Regarding to the detection accuracy, the OCC and MCC shared the same precision value (= 0.91). The background of the original image was almost uniform and the number of object types was 1; therefore, DNN could detect any objects as worms, resulting in the same precision value. However, precision does not consider false-positives; that is, it does not evaluate misdetection, especially in overlapped worms. Recall considered the false-positive rate and expressed important performance metrics in our study. Recall values for the MCC were higher than those for the OCC; therefore, the MCC detected overlapped worms more accurately. Our DNN’s AP was 0.9, which is higher than that in other studies^20,21,22. The latest DNN, which used MCC for different types of objects, achieved an AP of 0.3–0.5 for the Microsoft Common Objects in Context dataset^20,21,23,24. This is because our DNN was developed to detect worms only.

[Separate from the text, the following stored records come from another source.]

### src/rtl/mod_n_counter.sv
// Parametrised modulo-N counter with enable, clamped parallel load, terminal count and wrap pulse.
// Define MOD_N_COUNTER_UPDOWN_EN to honour the up input; otherwise the counter is up-only.
module mod_n_counter #(
    parameter int MODULUS = 14,
    parameter int WIDTH   = $clog2(MODULUS)
) (
    input  logic             clk,
    input  logic             rst,
    input  logic             en,
    input  logic             load,
    input  logic [WIDTH-1:0] load_val,
    input  logic             up,
    output logic [WIDTH-1:0] q,
    output logic             tc,
    output logic             wrap,
    output logic             load_err
);

    localparam logic [WIDTH-1:0] MAX = WIDTH'(MODULUS - 1);

    logic [WIDTH-1:0] q_q, q_d;
    logic             wrap_q, wrap_d;
    logic             err_q, err_d;
    logic             dir_up;

`ifdef MOD_N_COUNTER_UPDOWN_EN
    assign dir_up = up;
`else
    logic unused_up;
    assign unused_up = up;
    assign dir_up    = 1'b1;
`endif

    always_comb begin
        q_d    = q_q;
        wrap_d = 1'b0;
        err_d  = 1'b0;
        if (load) begin
            // Out-of-range loads clamp to the top count rather than aliasing.
            if (load_val <= MAX) begin
                q_d = load_val;
            end else begin
                q_d   = MAX;
                err_d = 1'b1;
            end
        end else if (en) begin
            if (dir_up) begin
                if (q_q == MAX) begin
                    q_d    = '0;
                    wrap_d = 1'b1;
                end else begin
                    q_d = q_q + WIDTH'(1);
                end
            end
`ifdef MOD_N_COUNTER_UPDOWN_EN
            else begin
                if (q_q == '0) begin
                    q_d    = MAX;
                    wrap_d = 1'b1;
                end else begin
                    q_d = q_q - WIDTH'(1);
                end
            end
`endif
        end
    end

    always_ff @(posedge clk) begin
        if (rst) begin
            q_q    <= '0;
            wrap_q <= 1'b0;
            err_q  <= 1'b0;
        end else begin
            q_q    <= q_d;
            wrap_q <= wrap_d;
            err_q  <= err_d;
        end
    end

    // Combinational so a following digit can use it directly as its enable.
    assign tc       = en & (dir_up ? (q_q == MAX) : (q_q == '0));
    assign q        = q_q;
    assign wrap     = wrap_q;
    assign load_err = err_q;

endmodule

### config.mk
export PLATFORM = sky130hd
export DESIGN_NAME = mod_n_counter
export DESIGN_NICKNAME = d
export VERILOG_FILES = /design/src/rtl/mod_n_counter.sv
export SDC_FILE = /design/constraint.sdc
export NUM_CORES = 1
export LEC_CHECK = 0
export ABC_CLOCK_PERIOD_IN_PS = 1400
export CORE_AREA = 2 2 39 41
export CTS_CLUSTER_SIZE = 30
export DETAILED_ROUTE_END_ITERATION = 7
export DIE_AREA = 0 0 41 43
export DONT_BUFFER_PORTS = 1
export PLACE_DENSITY_LB_ADDON = 0.05
export SLEW_MARGIN = 20
export SYNTH_ARGS = -nofsm -noshare
export SYNTH_HDL_FRONTEND = slang
export SYNTH_SLANG_ARGS = --single-unit
### constraint.sdc
create_clock -name clk -period 1.4 [get_ports clk]
set_input_delay 0.21 -clock clk [delete_from_list [all_inputs] [get_ports clk]]
set_output_delay 0.21 -clock clk [all_outputs]
set_load 0.1 [all_outputs]
==> results of run 1 <==
[what timing repair did]
action	in CTS	in global routing
setup endpoints to repair	0	1
buffers inserted	0	1
hold buffers	1	0
endpoints found under the hold margin	1	0
[metrics by stage]
stage	hold WS, ns	instance area [um2]	util	setup WS [ns]
6_report	0.0212	440	0.318	0.0453
5_1_grt	0.0116	440	0.318	0.00768
4_1_cts	0.00747	433	0.313	0.00409
3_5_place_dp	0.272	397	0.287	0.237
3_3_place_gp	0.271	397	0.287	0.245
2_1_floorplan	0.269	312	-	-0.470
[logic make-up (layout without fill, tap and decap cells)]
group / count (synthesis) / after routing
AOI/OAI and AO/OA: 8 / 8
DFF: 6 / 6
buffers and inverters: 2 / 15
and+or+nand+nor: 15 / 15
[registers in the layout, summed over array words and instances (netlist names)]
signal	count
load_err	1
wrap	1
q	4
[path summary, 6_finish.rpt]
check / from / endpoint / slack, ns / depth (start not counted)
worst max-delay path: q[0] / tc / 0.05 / 3
worst min-delay path: rst / q[2] / 0.02 / 1
worst max register to register: q[0] / q[3] / 0.24 / 3
worst min register to register: q[3] / q[3] / 0.55 / 2
[placed cells by master, fill, tap and decap left out, drive strengths merged]
cell type    instances
buf                  8
dfxtp                6
nand2                4
clkbuf               4
nor2                 3
a311oi               3
a21oi                2
nand3                2
nor3b                2
inv                  2
nor3                 1
or2                  1
o21ai                1
nand4b               1
a211o                1
a221oi               1
or3b                 1
dlygate4sd3          1
[power breakdown]
part / internal (mW) / switching (mW) / total [mW] / leakage (nW)
sequential: 0.180 / 0.0159 / 0.196 / 0.0518
clock: 0.108 / 0.0700 / 0.178 / 0.0150
combinational: 0.0312 / 0.0879 / 0.119 / 0.0985
total: 0.319 / 0.174 / 0.493 / 0.165
[synthesized netlist by cell type, types with 2 or more instances]
master,n,area share
a21oi_1,2,0.037
nor3b_1,2,0.055
a311oi_1,2,0.064
nand3_1,2,0.037
dfxtp_1,6,0.44
nor2_1,3,0.041
nand2_1,4,0.055
[cell type report]
cell class	count	area, um2
Fill cell	145	943
Inverter	2	7.51
Timing Repair Buffer	9	82.6
Tap cell	16	20.0
Sequential cell	6	135
Multi-Input combinational cell	23	169
Clock buffer	4	26.3
[routing by layer]
metal	routed length (um)	track usage
met5	0	0
met4	6	0.0800
met3	71	0.0524
met2	313	0.109
met1	344	0.144
==> key figures, run 1 <==
Clocking
  • Clock slew seen by the registers of the worst setup and hold paths: 0.05 ns
  • H-tree Lvls: 1
  • TritonCTS clock tree: done
  • CTS root buf: clkbuf_4
  • CTS Buffer Depth: 2
  • Clock Sinks: 6
  • Clk_lat worst skew: between 0.2 and 0.3 ns
  • Post-CTS resize count: 0
  • CTS Buf Count: 3

Finish
  • Layout overhead on the synthesized area: 61.5%
  • ANT cells: 0
  • Finished Layout Cells: 60
  • Final nets: 54
  • Ratio of cells with drive above 1 in the final layout: 0.432

Die
  • Core Area: about 0.0014 mm2
  • Full die area: about 0.0018 mm2
  • Die Height: roughly 43 um
  • Placement row count: 14
  • Io pins: 16
  • Starting density of the core: 0.197
  • Die W: ~40 um

Synth
  • Number of distinct library cells after synthesis: 17
  • Mapped Avg Cell Area: between 8 and 9 um2
  • Mapped Cells: 31
  • Synth async-reset ratio: 0
  • Post-synthesis register bit count: 6
  • Mapped cell area: 273 um2
  • Post-synth top flop: dfxtp_1
  • Mapped Nets: 40
  • Register area share after synthesis: 0.440
  • Mux cell area share after synthesis: 0
  • Post-synthesis adder-cell area fraction: 0
  • Synth Area in Compound Gates: 0.239
  • Synth warn: 0
  • Post-Synth XOR/XNOR Area: 0
  • Synth Area in Simple Gates: 0.294
  • Post-synth EDFFs: 0
  • Main combinational cell family by area after synthesis: simple AND/OR/NAND/NOR gates

Worst setup path
  • Crit path cell chain: nand3_4, nor3b_4, buf_12
  • Top delay family on crit path: flip-flops
  • Buf+Inv Stages, Crit Path: 1
  • Startpoint Class: flop
  • Critical Path RT: about 1.2 ns
  • CP max stage delay: 0.37 ns
  • Crit path capture type: primary output
  • WS Path Type: reg2out
  • WP data arrival: between 1 and 1.5 ns
  • Critical Path Slowest Stage Cell: dfxtp_4
  • Crit path max fanout: 5

Drt
  • Routed len/inst: around 12 um
  • Detail Route Antenna Nets: 0
  • Vias/cell: roughly 4.6
  • DRT Pass-1 Iters: 2
  • DRT iter0 DRCs: 7
  • Total routed wirelength: ~740 um
  • Remaining DRCs: 0
  • Via count: approximately 280

Power and ir drop
  • Lkg Pwr: approximately 0.17 nW
  • Pwr Density: between 1000 and 1500 mW/mm2
  • Final total power: just under 500 uW
  • Peak VDD IR: 456 uV

Global routing
  • GRT overflow: 0
  • Initial antenna violation count: 0
  • Vias in the first global route: about 250
  • Largest net degree at the start of global routing: 8
  • GR Util All Layers: 0.102
  • First-pass GRT wire length: ~1100 um

Placement
  • Post-detail-place hpwl: between 500 and 600 um
  • IO buf count: 0
  • Inst Count DP: between 50 and 60
  • Global placer's final weighted congestion: between 0.7 and 0.8

STA
  • Tcrit/Tclk final: 0.968
  • Max-slew violations: 0
  • Max Clock Skew: between 0.006 and 0.007 ns
  • Final hold vios: 0
  • Max Freq: around 740 MHz
  • Final Setup Violations: 0
  • Least-Margin Pin Slew: approximately 0.28 ns
  • Slew headroom: 0.816
  • RSZ-0062 raised after global routing: false
  • Final Critical Period: about 1.4 ns
  • TNS Setup: 0 ns

Run
  • Max Cap Viol: 0

Hold path
  • Worst hold-check path type: in2reg

Run status
  • Status: completed
No activity file was read; power rests on OpenSTA's default activity.
==> run 2, diff against run 1 <==
--- a/config.mk
+++ b/config.mk
@@ -7,11 +7,12 @@
 export LEC_CHECK = 0
 export ABC_CLOCK_PERIOD_IN_PS = 1400
 export CORE_AREA = 2 2 39 41
-export CTS_CLUSTER_SIZE = 30
+export CTS_CLUSTER_SIZE = 24
 export DETAILED_ROUTE_END_ITERATION = 7
 export DIE_AREA = 0 0 41 43
 export DONT_BUFFER_PORTS = 1
 export PLACE_DENSITY_LB_ADDON = 0.05
+export SETUP_SLACK_MARGIN = 0.02
 export SLEW_MARGIN = 20
 export SYNTH_ARGS = -nofsm -noshare
 export SYNTH_HDL_FRONTEND = slang
==> key figures, run 2 (synthesis results as in run 1) <==
Clocking
  • TritonCTS clock tree: done (unchanged)
  • CTS Buf Count: 3 (unchanged)
  • CTS root buf: clkbuf_4 (unchanged)
  • Post-CTS resize count: 0 (unchanged)
  • Clk_lat worst skew: 0.25 ns (about the same)
  • CTS Buffer Depth: 2 (unchanged)
  • Clock slew seen by the registers of the worst setup and hold paths: 0.05 ns (about the same)
  • H-tree Lvls: 1 (unchanged)
  • Clock Sinks: 6 (unchanged)

Run status
  • Status: completed (unchanged)

Worst setup path
  • Startpoint Class: flop (unchanged)
  • Crit path capture type: primary output (unchanged)
  • WP data arrival: 1.15 ns (was 1.14 ns)
  • R2R Path End: q[1] (was q[3])
  • WS Path Type: reg2out (unchanged)
  • Crit path max fanout: 4 (was 5)
  • Reg2reg setup slack: 0.20 ns (was 0.24 ns)
  • Worst r2r src: q[0] (unchanged)
  • Critical Path RT: 1.19 ns (about the same)
  • FF-to-FF path depth: 4 (was 3)

Drt
  • Total routed wirelength: 754 um (was 736 um)
  • DRT iter0 DRCs: 6 (was 7)
  • Detail Route Antenna Nets: 0 (unchanged)
  • Via count: 293 (was 275)
  • Remaining DRCs: 0 (unchanged)
  • Vias/cell: 4.73 (was 4.58)
  • DRT Pass-1 Iters: 4 (was 2)
  • Routed len/inst: 12.2 um (was 12.3 um)

Global routing
  • Vias in the first global route: 251 (unchanged)
  • GR Util All Layers: 0.102 (unchanged)
  • Largest net degree at the start of global routing: 8 (unchanged)
  • First-pass GRT wire length: 1110 um (unchanged)
  • GRT overflow: 0 (unchanged)
  • Initial antenna violation count: 0 (unchanged)

Finish
  • Final nets: 56 (was 54)
  • Max reg flops: 4 (unchanged)
  • Ratio of cells with drive above 1 in the final layout: 0.457 (was 0.432)
  • ANT cells: 0 (unchanged)
  • Layout fillers: 143 (was 145)
  • Final core occ: 0.329 (was 0.318)
  • Most frequent cells in the layout: buf_4, nand2_1, dfxtp_4 (unchanged)
  • Finished Layout Cells: 62 (was 60)
  • Most common cell after layout, fill and taps aside: buf_4 (unchanged)
  • Layout overhead on the synthesized area: 67.0% (was 61.5%)

Placement
  • Global placer's final weighted congestion: 0.713 (unchanged)
  • IO buf count: 0 (unchanged)
  • Post-detail-place hpwl: 555 um (unchanged)
  • Inst Count DP: 54 (unchanged)

Hold path
  • Hold EP: q[2] (unchanged)
  • Hold path depth: 1 (unchanged)
  • Hold Startpoint: rst (unchanged)
  • Worst hold-check path type: in2reg (unchanged)

Power and ir drop
  • Final total power: 499 uW (was 493 uW)
  • Lkg Pwr: 0.176 nW (was 0.165 nW)
  • Peak VDD IR: 453 uV (was 456 uV)
  • Pwr Density: 1090 mW/mm2 (was 1120 mW/mm2)

STA
  • Max Clock Skew: 0.00555 ns (was 0.00635 ns)
  • Slew headroom: 0.816 (about the same)
  • Tcrit/Tclk final: 0.975 (was 0.968)
  • Final Setup Violations: 0 (unchanged)
  • Max Freq: 733 MHz (was 738 MHz)
  • Final Critical Period: 1.36 ns (was 1.35 ns)
  • Least-Margin Pin Slew: 0.279 ns (about the same)
  • Max-slew violations: 0 (unchanged)
  • Final hold vios: 0 (unchanged)
  • RSZ-0062 raised after global routing: true (was false)

Die
  • Full die area: 0.00176 mm2 (unchanged)
  • Die W: 41 um (unchanged)
  • Starting density of the core: 0.197 (unchanged)
  • Io pins: 16 (unchanged)
  • Core Area: 0.00138 mm2 (unchanged)
  • Placement row count: 14 (unchanged)
  • Die Height: 43 um (unchanged)

Run
  • Max Cap Viol: 0 (unchanged)
[run 2: worst max-delay path by stage]
stage | endpoint | start
final | tc | q[0]
after global placement | q[3] | q[0]
after detailed placement | q[3] | q[0]
after global routing | tc | q[0]
after CTS | tc | q[2]
after floorplan | wrap | q[0]
[run 2: metal layers]
layer	up-vias	GRT usage	share of wire
li1	150	-	-
met1	129	0.144	0.45
met2	12	0.109	0.44
met3	2	0.0524	0.10
met4	0	0.0800	0.0080
met5	-	0	0
[run 2: area by class of cell]
| type | instances | area (um2) | area share |
|---|---|---|---|
| Multi-Input combinational cell | 23 | 169 | 0.371 |
| Inverter | 2 | 7.51 | 0.0165 |
| Clock buffer | 4 | 26.3 | 0.0577 |
| Tap cell | 16 | 20.0 | 0.0440 |
| Timing Repair Buffer | 11 | 97.6 | 0.214 |
| Sequential cell | 6 | 135 | 0.297 |
[run 2: power by group]
group	switching, mW	total, mW	internal [mW]	leakage (nW)
Sequential	0.0143	0.194	0.180	0.0518
Clock	0.0692	0.178	0.108	0.0150
Combinational	0.0906	0.127	0.0364	0.109
[run 2: worst max-delay path, cell delays in order (launching register included)]
cell,delay [ns]
dfxtp_4,0.36
nand3_4,0.09
nor3b_4,0.25
buf_12,0.21
[run 2: timing repair]
action	in CTS	in global routing
pin swaps	1	1
hold buffers	1	0
setup endpoints to repair	1	1
setup buffers	0	3
endpoints found under the hold margin	1	0
[run 2: stage by stage]
| step | hold WS, ns | area, um2 | setup TNS, ns | worst slack [ns] |
|---|---|---|---|---|
| after global routing | 0.0116 | 455 | 0 | 0.00246 |
| after detailed placement | 0.272 | 397 | 0 | 0.237 |
| after floorplan | 0.269 | 312 | -0.828 | -0.470 |
| after global placement | 0.271 | 397 | 0 | 0.245 |
| after CTS | 0.00747 | 433 | 0 | 0.0222 |
| final | 0.0224 | 455 | 0 | 0.0351 |
==> run 3, diff against run 2 <==
--- a/config.mk
+++ b/config.mk
@@ -6,10 +6,9 @@
 export NUM_CORES = 1
 export LEC_CHECK = 0
 export ABC_CLOCK_PERIOD_IN_PS = 1400
-export CORE_AREA = 2 2 39 41
-export CTS_CLUSTER_SIZE = 24
+export CORE_AREA = 4 4 41 43
 export DETAILED_ROUTE_END_ITERATION = 7
-export DIE_AREA = 0 0 41 43
+export DIE_AREA = 0 0 45 47
 export DONT_BUFFER_PORTS = 1
 export PLACE_DENSITY_LB_ADDON = 0.05
 export SETUP_SLACK_MARGIN = 0.02
==> key figures, run 3 (synthesis results as in run 1) <==
Power and ir drop
  • Peak VDD IR: 316 uV (was 453 uV)
  • Final total power: 473 uW (was 499 uW)
  • Switch Pwr: 167 uW (was 174 uW)
  • Clk pwr share: 0.340 (was 0.356)
  • Switch share: 0.352 (was 0.349)
  • Sequential power share: 0.415 (was 0.389)
  • Cell Int Power: 306 uW (was 325 uW)
  • Lkg Pwr: 0.154 nW (was 0.176 nW)
  • Pwr Density: 1130 mW/mm2 (was 1090 mW/mm2)
  • Gate power share: 0.245 (was 0.255)

Drt
  • Highest routed layer: met4 (unchanged)
  • Total routed wirelength: 778 um (was 754 um)
  • Remaining DRCs: 0 (unchanged)
  • Met3 wire length: 78 um (was 77 um)
  • Detail Route Antenna Nets: 0 (unchanged)
  • Routed len/inst: 13.9 um (was 12.2 um)
  • DR WL met2: 340 um (was 334 um)
  • M1 WL: 334 um (was 336 um)
  • DRT iter0 DRCs: 4 (was 6)
  • DRT Pass-1 Iters: 4 (unchanged)
  • Vias/cell: 4.98 (was 4.73)
  • Via count: 279 (was 293)

Placement
  • Inst Count DP: 53 (was 54)
  • Placement Cell Area: 395 um2 (was 397 um2)
  • Global placer's final weighted congestion: 0.671 (was 0.713)
  • IO buf count: 0 (unchanged)
  • Post-detail-place hpwl: 621 um (was 555 um)

STA
  • Tcrit/Tclk final: 0.976 (was 0.975)
  • Slew headroom: 0.815 (was 0.816)
  • RSZ-0062 raised after global routing: true (unchanged)
  • Max-slew violations: 0 (unchanged)
  • Max Freq: 732 MHz (was 733 MHz)
  • Max Clock Skew: 0.00272 ns (was 0.00555 ns)
  • Least-Margin Pin Slew: 0.280 ns (was 0.279 ns)
  • Final Critical Period: 1.37 ns (was 1.36 ns)
  • Final hold vios: 0 (unchanged)
  • Final Setup Violations: 0 (unchanged)

Worst setup path
  • Reg2reg setup slack: 0.21 ns (was 0.20 ns)
  • Crit path capture type: primary output (unchanged)
  • WS Path Type: reg2out (unchanged)
  • Critical Path RT: 1.19 ns (about the same)
  • Startpoint Class: flop (unchanged)
  • WP data arrival: 1.16 ns (was 1.15 ns)
  • Crit path max fanout: 5 (was 4)

Finish
  • Layout fillers: 154 (was 143)
  • ANT cells: 0 (unchanged)
  • Finished Layout Cells: 56 (was 62)
  • Design area: 418 um2 (was 455 um2)
  • Final nets: 52 (was 56)
  • Layout overhead on the synthesized area: 53.2% (was 67.0%)
  • Most frequent cells in the layout: buf_4, nand2_1, dfxtp_4 (unchanged)
  • Max reg flops: 4 (unchanged)
  • Sequential cell area: 135 um2 (unchanged)
  • Ratio of cells with drive above 1 in the final layout: 0.439 (was 0.457)
  • Multi-input gate area: 169 um2 (unchanged)
  • Most common cell after layout, fill and taps aside: buf_4 (unchanged)

Run status
  • Status: completed (unchanged)

Die
  • Die Height: 47 um (was 43 um)
  • Full die area: 0.00212 mm2 (was 0.00176 mm2)
  • Io pins: 16 (unchanged)
  • Placement row count: 13 (was 14)
  • Starting density of the core: 0.210 (was 0.197)
  • Die W: 45 um (was 41 um)
  • Core Area: 0.00130 mm2 (was 0.00138 mm2)

Hold path
  • Worst hold-check path type: in2reg (unchanged)

Clocking
  • CTS Buf Count: 3 (unchanged)
  • CTS root buf: clkbuf_4 (unchanged)
  • Clk_lat worst skew: 0.24 ns (was 0.25 ns)
  • Clock slew seen by the registers of the worst setup and hold paths: 0.05 ns (about the same)
  • Clock Sinks: 6 (unchanged)
  • CTS hold repair buffers: 0 (was 1)
  • CTS Buffer Depth: 2 (unchanged)
  • TritonCTS clock tree: done (unchanged)
  • Post CTS Setup Buffer Count: 0 (unchanged)
  • H-tree Lvls: 1 (unchanged)

Global routing
  • First-pass GRT wire length: 1240 um (was 1110 um)
  • GRT overflow: 0 (unchanged)
  • GR Util All Layers: 0.0862 (was 0.102)
  • Initial antenna violation count: 0 (unchanged)
  • Largest net degree at the start of global routing: 8 (unchanged)
  • Vias in the first global route: 269 (was 251)

Run
  • Max Cap Viol: 0 (unchanged)
run 3: cell types whose count changed in the layout (fill, tap and decap cells not counted):
cell | before | now
buf_4 | 9 | 6
clkbuf_1 | 1 | 0
dlygate4sd3_1 | 1 | 0
run 3: final timing paths:
path              startpoint   end  cells after the start
setup / recovery        q[0]    tc                      3
hold / removal           rst  q[3]                      1
setup reg to reg        q[0]  q[3]                      3
hold reg to reg         q[3]  q[3]                      2
run 3: what timing repair did:
item | 4_1_cts | 5_1_grt
endpoints found under the setup margin | 1 | 1
gates resized for setup | 0 | 0
pin swaps | 1 | 0
gates cloned | 0 | 0
run 3: power by group through the flow:
stage                     Sequential, mW  Clock, mW  Combinational (mW)
final                              0.196      0.161               0.116
after global placement             0.199          0               0.117
after floorplan                    0.264          0              0.0290
after detailed placement           0.199          0               0.117
after CTS                          0.196      0.169               0.117
after global routing               0.199      0.178               0.121
run 3: layout make-up:
class                   instances  share of cell area
well taps                      15              0.0449
clock buffers                   3              0.0539
flip-flops and latches          6               0.323
multi-input cells              23               0.404
repair buffers                  7               0.156
inverters                       2              0.0180
run 3: layer usage:
layer	GRT usage	up-vias
met5	0	-
met4	0.0702	0
met3	0.0460	5
met2	0.107	10
met1	0.107	126
li1	-	138
run 3: through the flow:
step           utilization  TNS (ns)  setup WS [ns]  hold WS (ns)
6_report             0.321         0         0.0343        0.0170
3_3_place_gp         0.304         0          0.228         0.272
2_1_floorplan            -    -0.828         -0.470         0.269
4_1_cts              0.321         0         0.0219        0.0122
5_1_grt              0.321   -0.0154        -0.0154       0.00349
3_5_place_dp         0.304         0          0.216         0.272
run 3: critical path, stage by stage, from the launching register on:
cell	delay (ns)
dfxtp_4	0.37
nand3_4	0.09
nor3b_4	0.24
buf_12	0.21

Approximately 30% of all premature deaths (= 15.2 million) from noncommunicable diseases in 2016 were due to cancer²⁵. It is well known that cancer screening, for detection of early disease in specific cancers, has resulted in substantial declines in cancer mortality²⁶. In 2015, it was reported that the nematode C. elegans are drawn to the urine of cancer patients (chemotaxis) and can be applied to cancer screening test¹⁴. Middle- and high-income countries focus more on preventive medicine, cancer screening test using C. elegans will be employed in the world in near future. The proposed worm detection method will become an important tool to accelerate full automation of the cancer screening test using C. elegans.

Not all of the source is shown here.